Preparation of _SAG_-SCFβ-TRCP1 Complex

The _SAG_-SCFβ-TRCP1 complex was prepared as above, except for the SAG, which was purified separately before complex reconstitution. GST-SAG was grown in LB broth to log phase and induced using 0.4 mM IPTG (Fisher, Chino, CA). Bacteria were harvested after 6 hours at 37°C, centrifuged at 35,000 for 20 minutes, and lysed in 20 ml of bacterial lysis buffer (1x PBS, 10% glycerol, and 0.1% NP-40) by French press. The lysate was spun at high speed for 10 minutes to remove cell debris and then incubated for 5 minutes at room temperature with 500 µl of GSH slurry. After binding, GST-SAG beads were washed thrice in GST wash buffer (1x PBS, 10% glycerol, and 500 mM NaCl) and eluted using 5 mM reduced glutathione (Sigma). The fractions were dialyzed using the same conditions as above, and the protein was examined for concentration and purity using SDSPAGE followed by Coomassie staining. The fraction with the highest purity was combined with insect lysates obtained by the same procedure as above. After the steps noted above, purified complex fractions were rebound to GSH beads, washed twice in lysis buffer (50 mM Tris pH 7.5, 5 mM EDTA, 150 mM NaCl, and 0.5% NP-40), and diluted to 50% slurry. In vitro ubiquitination was preformed on the same day to maintain complex activity.

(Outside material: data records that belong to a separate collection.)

===== src/rtl/sample_packer.sv =====
// rtl/sample_packer.sv - packs per-channel I/Q samples into fixed-width words grouped into packets
module sample_packer #(
    parameter int NCH       = 3,
    parameter int QBITS     = 2,
    parameter int RAW_BITS  = 8,
    parameter int WORD      = 16,
    parameter int PKT_WORDS = 720
) (
    input  logic                     clk,
    input  logic                     reset_n,
    input  logic                     in_valid,
    input  logic [NCH*QBITS-1:0]     q_i,
    input  logic [NCH*QBITS-1:0]     q_q,
    input  logic [NCH*RAW_BITS-1:0]  raw_i,
    input  logic [NCH*RAW_BITS-1:0]  raw_q,
    input  logic                     enable,
    input  logic [1:0]               mode,
    input  logic [2:0]               chan_sel,
    output logic [WORD-1:0]          out_data,
    output logic                     out_en,
    output logic                     out_end,
    output logic [15:0]              packet_count,
    output logic [1:0]               active_mode
);

    localparam int S0  = 2 * NCH * QBITS;
    localparam int S1  = 2 * RAW_BITS;
    localparam int AW  = 2 * WORD;
    localparam int CW  = $clog2(AW) + 1;
    localparam int WCW = $clog2(PKT_WORDS);

    localparam logic [1:0]     MODE_RAW  = 2'd1;
    localparam logic [3:0]     NCH_L     = 4'(NCH);
    localparam logic [WCW-1:0] LAST_WORD = WCW'(PKT_WORDS - 1);

    generate
        if (S0 > WORD || S1 > WORD || NCH < 1 || NCH > 8 || PKT_WORDS < 2) begin : g_param_check
            $error("sample_packer: illegal parameter combination");
        end
    endgenerate

    logic [AW-1:0]   acc_q, acc_d;
    logic [CW-1:0]   cnt_q, cnt_d;
    logic [WCW-1:0]  wcnt_q, wcnt_d;
    logic [15:0]     pkt_q, pkt_d;
    logic [1:0]      mode_q, mode_d;
    logic [2:0]      chan_q, chan_d;
    logic [WORD-1:0] out_data_q, out_data_d;
    logic            out_en_q, out_en_d;
    logic            out_end_q, out_end_d;

    logic [2:0]          sel_chan;
    logic [WORD-1:0]     field_pk;
    logic [WORD-1:0]     field;
    logic [RAW_BITS-1:0] raw_i_sel;
    logic [RAW_BITS-1:0] raw_q_sel;
    logic [CW-1:0]       s_len;
    logic [AW-1:0]       sum_acc;
    logic [CW-1:0]       sum_cnt;
    logic [CW-1:0]       rem_cnt;
    logic [AW-1:0]       rem_acc;
    logic [WORD-1:0]     word;
    logic                emit;

    assign sel_chan = ({1'b0, chan_sel} < NCH_L) ? chan_sel : 3'd0;

    always_comb begin
        field_pk = '0;
        for (int n = 0; n < NCH; n++) begin
            field_pk = (field_pk << QBITS) | WORD'(q_i[n*QBITS +: QBITS]);
            field_pk = (field_pk << QBITS) | WORD'(q_q[n*QBITS +: QBITS]);
        end
    end

    assign raw_i_sel = raw_i[chan_q*RAW_BITS +: RAW_BITS];
    assign raw_q_sel = raw_q[chan_q*RAW_BITS +: RAW_BITS];
    assign field     = (mode_q == MODE_RAW) ? WORD'({raw_i_sel, raw_q_sel}) : field_pk;
    assign s_len     = (mode_q == MODE_RAW) ? CW'(S1) : CW'(S0);

    // Residual bits sit right-aligned in acc_q; the oldest bit is at position cnt_q-1.
    assign sum_acc = (acc_q << s_len) | AW'(field);
    assign sum_cnt = cnt_q + s_len;
    assign emit    = (sum_cnt >= CW'(WORD));
    assign rem_cnt = sum_cnt - CW'(WORD);
    assign word    = WORD'(sum_acc >> rem_cnt);
    assign rem_acc = sum_acc & ~({AW{1'b1}} << rem_cnt);

    always_comb begin
        acc_d      = acc_q;
        cnt_d      = cnt_q;
        wcnt_d     = wcnt_q;
        pkt_d      = pkt_q;
        mode_d     = mode_q;
        chan_d     = chan_q;
        out_data_d = '0;
        out_en_d   = 1'b0;
        out_end_d  = 1'b0;
        if (!enable) begin
            acc_d  = '0;
            cnt_d  = '0;
            wcnt_d = '0;
            mode_d = mode;
            chan_d = sel_chan;
        end else if (in_valid && !mode_q[1]) begin
            if (emit) begin
                out_en_d   = 1'b1;
                out_data_d = word;
                acc_d      = rem_acc;
                cnt_d      = rem_cnt;
                if (wcnt_q == LAST_WORD) begin
                    wcnt_d    = '0;
                    out_end_d = 1'b1;
                    pkt_d     = pkt_q + 16'd1;
                    mode_d    = mode;
                    chan_d    = sel_chan;
                    // A straddling sample only carries over if the stream format is unchanged.
                    if (mode != mode_q || sel_chan != chan_q) begin
                        acc_d = '0;
                        cnt_d = '0;
                    end
                end else begin
                    wcnt_d = wcnt_q + WCW'(1);
                end
            end else begin
                acc_d = sum_acc;
                cnt_d = sum_cnt;
            end
        end
    end

    always_ff @(posedge clk or negedge reset_n) begin
        if (!reset_n) begin
            acc_q      <= '0;
            cnt_q      <= '0;
            wcnt_q     <= '0;
            pkt_q      <= '0;
            mode_q     <= '0;
            chan_q     <= '0;
            out_data_q <= '0;
            out_en_q   <= 1'b0;
            out_end_q  <= 1'b0;
        end else begin
            acc_q      <= acc_d;
            cnt_q      <= cnt_d;
            wcnt_q     <= wcnt_d;
            pkt_q      <= pkt_d;
            mode_q     <= mode_d;
            chan_q     <= chan_d;
            out_data_q <= out_data_d;
            out_en_q   <= out_en_d;
            out_end_q  <= out_end_d;
        end
    end

    assign out_data     = out_data_q;
    assign out_en       = out_en_q;
    assign out_end      = out_end_q;
    assign packet_count = pkt_q;
    assign active_mode  = mode_q;

endmodule
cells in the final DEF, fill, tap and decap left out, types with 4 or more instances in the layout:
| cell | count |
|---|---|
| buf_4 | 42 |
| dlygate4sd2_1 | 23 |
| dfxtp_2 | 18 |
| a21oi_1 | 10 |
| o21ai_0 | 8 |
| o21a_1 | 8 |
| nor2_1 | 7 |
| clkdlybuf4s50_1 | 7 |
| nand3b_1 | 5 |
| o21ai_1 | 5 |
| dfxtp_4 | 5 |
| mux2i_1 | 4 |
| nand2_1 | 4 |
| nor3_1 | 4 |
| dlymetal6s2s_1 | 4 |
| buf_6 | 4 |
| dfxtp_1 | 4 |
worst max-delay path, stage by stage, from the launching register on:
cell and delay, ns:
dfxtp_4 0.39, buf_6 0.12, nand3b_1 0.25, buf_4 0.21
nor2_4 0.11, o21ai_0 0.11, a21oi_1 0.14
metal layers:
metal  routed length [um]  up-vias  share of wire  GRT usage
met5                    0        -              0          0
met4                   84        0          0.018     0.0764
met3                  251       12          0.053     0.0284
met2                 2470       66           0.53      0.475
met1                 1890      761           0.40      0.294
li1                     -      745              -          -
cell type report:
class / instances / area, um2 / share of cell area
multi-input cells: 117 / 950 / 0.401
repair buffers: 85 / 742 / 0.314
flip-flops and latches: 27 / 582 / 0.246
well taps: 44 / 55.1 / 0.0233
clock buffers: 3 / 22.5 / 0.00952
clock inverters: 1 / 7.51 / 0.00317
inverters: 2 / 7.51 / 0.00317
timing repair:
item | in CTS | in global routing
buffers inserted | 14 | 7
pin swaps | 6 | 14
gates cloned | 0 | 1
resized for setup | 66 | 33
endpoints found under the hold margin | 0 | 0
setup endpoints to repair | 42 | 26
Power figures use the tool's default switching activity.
`src/rtl/tia_frame_capture_pkg.sv`:
```
// Shared constants and types for the Atari video path.
// The frame-capture stage and the VGA scan-out stage both use these, so the
// frame-buffer geometry is defined in one place.
package tia_frame_capture_pkg;

  localparam int unsigned FB_WIDTH  = 160;  // visible pixels per stored line
  localparam int unsigned FB_HEIGHT = 240;  // maximum stored lines per frame
  localparam int unsigned FB_ADDR_W = 16;   // frame-buffer address width
  localparam int unsigned COLOR_W   = 7;    // TIA colour index width

  // Capture state: wait for a first vsync, sit in sync, then capture lines.
  typedef enum logic [1:0] {
    StWaitVs,
    StSync,
    StActive
  } cap_state_e;

endpackage

```
`src/rtl/tia_frame_capture_sync_edge_detect.sv`:
```
// Registers a sync level once and flags its rising and falling edges.
// The edge pulses compare the live input against the registered copy, so
// they are combinational and line up with the sample that caused them.
//
// Ports:
//   clk_i   - system clock
//   rst_ni  - asynchronous active-low reset
//   level_i - sync level input
//   rise_o  - level_i is 1 now and was 0 on the previous cycle
//   fall_o  - level_i is 0 now and was 1 on the previous cycle
module tia_frame_capture_sync_edge_detect (
  input  logic clk_i,
  input  logic rst_ni,
  input  logic level_i,
  output logic rise_o,
  output logic fall_o
);

  logic level_q;
  logic level_d;

  assign level_d = level_i;

  always_ff @(posedge clk_i or negedge rst_ni) begin
    if (!rst_ni) begin
      level_q <= 1'b0;
    end else begin
      level_q <= level_d;
    end
  end

  assign rise_o = level_i & ~level_q;
  assign fall_o = ~level_i & level_q;

endmodule

```
`src/rtl/tia_frame_capture.sv`:
```
// Captures the TIA pixel stream into the shared frame buffer.
// Each accepted pixel produces one write at y*WIDTH + x, one cycle after it is
// sampled. Frame boundaries come from vsync; lines advance on hsync only when
// the line actually stored something, so blank lines do not consume rows.
//
// Ports:
//   clk, rst_n                - clock, asynchronous active-low reset
//   pix_valid, pix_color      - one strobe per TIA colour clock, colour index
//   tia_hsync/vsync/vblank    - TIA sync and blank levels
//   wr_en, wr_addr, wr_data   - frame-buffer write port
//   frame_done                - one-cycle pulse at the end of each frame
//   frame_lines               - lines captured in the last completed frame
//   overflow                  - sticky per frame: a pixel or line did not fit
module tia_frame_capture
  import tia_frame_capture_pkg::*;
#(
  parameter int unsigned WIDTH  = FB_WIDTH,
  parameter int unsigned HEIGHT = FB_HEIGHT,
  parameter int unsigned ADDR_W = FB_ADDR_W
) (
  input  logic               clk,
  input  logic               rst_n,
  input  logic               pix_valid,
  input  logic [COLOR_W-1:0] pix_color,
  input  logic               tia_hsync,
  input  logic               tia_vsync,
  input  logic               tia_vblank,
  output logic               wr_en,
  output logic [ADDR_W-1:0]  wr_addr,
  output logic [COLOR_W-1:0] wr_data,
  output logic               frame_done,
  output logic [7:0]         frame_lines,
  output logic               overflow
);

  localparam int unsigned XW = $clog2(WIDTH + 1);
  localparam int unsigned YW = $clog2(HEIGHT + 1);
  localparam int unsigned SW = YW + 1;

  logic hs_rise, hs_fall, vs_rise, vs_fall;
  logic unused_hs_fall;

  tia_frame_capture_sync_edge_detect u_hs_edge (
    .clk_i  (clk),
    .rst_ni (rst_n),
    .level_i(tia_hsync),
    .rise_o (hs_rise),
    .fall_o (hs_fall)
  );

  tia_frame_capture_sync_edge_detect u_vs_edge (
    .clk_i  (clk),
    .rst_ni (rst_n),
    .level_i(tia_vsync),
    .rise_o (vs_rise),
    .fall_o (vs_fall)
  );

  assign unused_hs_fall = hs_fall;

  cap_state_e         state_q, state_d;
  logic [XW-1:0]      x_q, x_d;
  logic [YW-1:0]      y_q, y_d;
  logic [ADDR_W-1:0]  base_q, base_d;  // always y_q * WIDTH
  logic               line_used_q, line_used_d;
  logic               wr_en_q, wr_en_d;
  logic [ADDR_W-1:0]  wr_addr_q, wr_addr_d;
  logic [COLOR_W-1:0] wr_data_q, wr_data_d;
  logic               frame_done_q, frame_done_d;
  logic [7:0]         frame_lines_q, frame_lines_d;
  logic               overflow_q, overflow_d;
  logic [SW-1:0]      lines_sum;

  always_comb begin
    state_d       = state_q;
    x_d           = x_q;
    y_d           = y_q;
    base_d        = base_q;
    line_used_d   = line_used_q;
    wr_en_d       = 1'b0;
    wr_addr_d     = wr_addr_q;
    wr_data_d     = wr_data_q;
    frame_done_d  = 1'b0;
    frame_lines_d = frame_lines_q;
    overflow_d    = overflow_q;
    lines_sum     = {1'b0, y_q} + SW'(line_used_q);

    unique case (state_q)
      StWaitVs: begin
        if (vs_rise) state_d = StSync;
      end
      StSync: begin
        if (vs_fall) begin
          state_d     = StActive;
          x_d         = '0;
          y_d         = '0;
          base_d      = '0;
          line_used_d = 1'b0;
          overflow_d  = 1'b0;
        end
      end
      StActive: begin
        if (vs_rise) begin
          // A pixel arriving with the vsync rise is dropped.
          state_d      = StSync;
          frame_done_d = 1'b1;
          frame_lines_d = (lines_sum > SW'(HEIGHT)) ? 8'(HEIGHT) : 8'(lines_sum);
        end else begin
          if (pix_valid && !tia_vblank) begin
            if ((x_q < XW'(WIDTH)) && (y_q < YW'(HEIGHT))) begin
              wr_en_d     = 1'b1;
              wr_addr_d   = base_q + ADDR_W'(x_q);
              wr_data_d   = pix_color;
              x_d         = x_q + XW'(1);
              line_used_d = 1'b1;
            end else begin
              overflow_d = 1'b1;
            end
          end
          // Uses line_used_d so a pixel on the hsync-rise cycle counts for the
          // line it closes.
          if (hs_rise) begin
            x_d = '0;
            if (line_used_d) begin
              if (y_q < YW'(HEIGHT)) begin
                y_d    = y_q + YW'(1);
                base_d = base_q + ADDR_W'(WIDTH);
              end
              line_used_d = 1'b0;
            end
          end
        end
      end
      default: state_d = StWaitVs;
    endcase
  end

  always_ff @(posedge clk or negedge rst_n) begin
    if (!rst_n) begin
      state_q       <= StWaitVs;
      x_q           <= '0;
      y_q           <= '0;
      base_q        <= '0;
      line_used_q   <= 1'b0;
      wr_en_q       <= 1'b0;
      wr_addr_q     <= '0;
      wr_data_q     <= '0;
      frame_done_q  <= 1'b0;
      frame_lines_q <= '0;
      overflow_q    <= 1'b0;
    end else begin
      state_q       <= state_d;
      x_q           <= x_d;
      y_q           <= y_d;
      base_q        <= base_d;
      line_used_q   <= line_used_d;
      wr_en_q       <= wr_en_d;
      wr_addr_q     <= wr_addr_d;
      wr_data_q     <= wr_data_d;
      frame_done_q  <= frame_done_d;
      frame_lines_q <= frame_lines_d;
      overflow_q    <= overflow_d;
    end
  end

  assign wr_en       = wr_en_q;
  assign wr_addr     = wr_addr_q;
  assign wr_data     = wr_data_q;
  assign frame_done  = frame_done_q;
  assign frame_lines = frame_lines_q;
  assign overflow    = overflow_q;

endmodule

```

Expression and Purification of FLAG-Tagged Pro-Caspase-3

Pro-caspase-3 substrate was prepared from an IPTG-inducible bacterial construct following a similar induction and preparation protocol as noted above for GST-SAG. After French press and centrifugation, 40 µl of 50% monoclonal FLAG M2-conjugated affinity agarose bead slurry (Sigma) was added to the clarified lysate and incubated at 4°C for 4 hours. The beads were washed twice in 1 ml of lysis buffer (50 mM Tris-Cl pH 7.5, 150 mM NaCl, 5 mM EDTA, and 0.5% NP-40) and twice in 1 ml of SNNTE lysis buffer (50 mM Tris-Cl pH 7.4, 500 mM NaCl, 5 mM EDTA, 5% sucrose, and 1% NP-40). They were then eluted using 6x30-µl fractions of 0.1 µg/µl FLAG peptide. Their concentration was then determined by pro-caspase-3 Western blot analysis, and samples of similar concentration were dialyzed in 4 l of Buffer C-100 for 2 hours at 4°C. Five microliters of these final fractions was used per sample for the assays.

In Vitro Ubiquitination

SAG/ROC1-SCFβ-TRCP1-mediated in vitro ubiquitination assay was performed as described previously [26]. Procaspase-3 in vitro ubiquitination assay was carried out in 40 µl of a reaction mixture containing 50 mM Tris-HCl (pH 8.0), 5 mM MgCl2, 0.5 mM dithiothreitol, 2 mM NaF, 3 µM okadaic acid, 400 ng of Uba-1 (Boston Biochem, Cambridge, MA), 400 ng of UbcH3 (Boston Biochem), 1000 ng of HA Ub, 5 mM ATP (Amersham Biosciences, Piscataway, NJ), 1.5 mM ATPγ (Fisher ICN, Chino, CA), and 20 µl of purified ROC1-SCFβ-TRCP1 complex or 8 µl of _SAG_-SCFβ-TRCP1 bead slurry. Five microliters of purified FLAG-tagged pro-caspase-3 was used in each reaction. The mixture was incubated at 37°C for 1.5 hours and analyzed afterward by SDS-PAGE followed by Western blot analysis. Ubiquitinated pro-caspase-3 was detected by immunoblot using monoclonal anti/pro-caspase-3 antibody (BD Transduction Laboratory, San Jose, CA).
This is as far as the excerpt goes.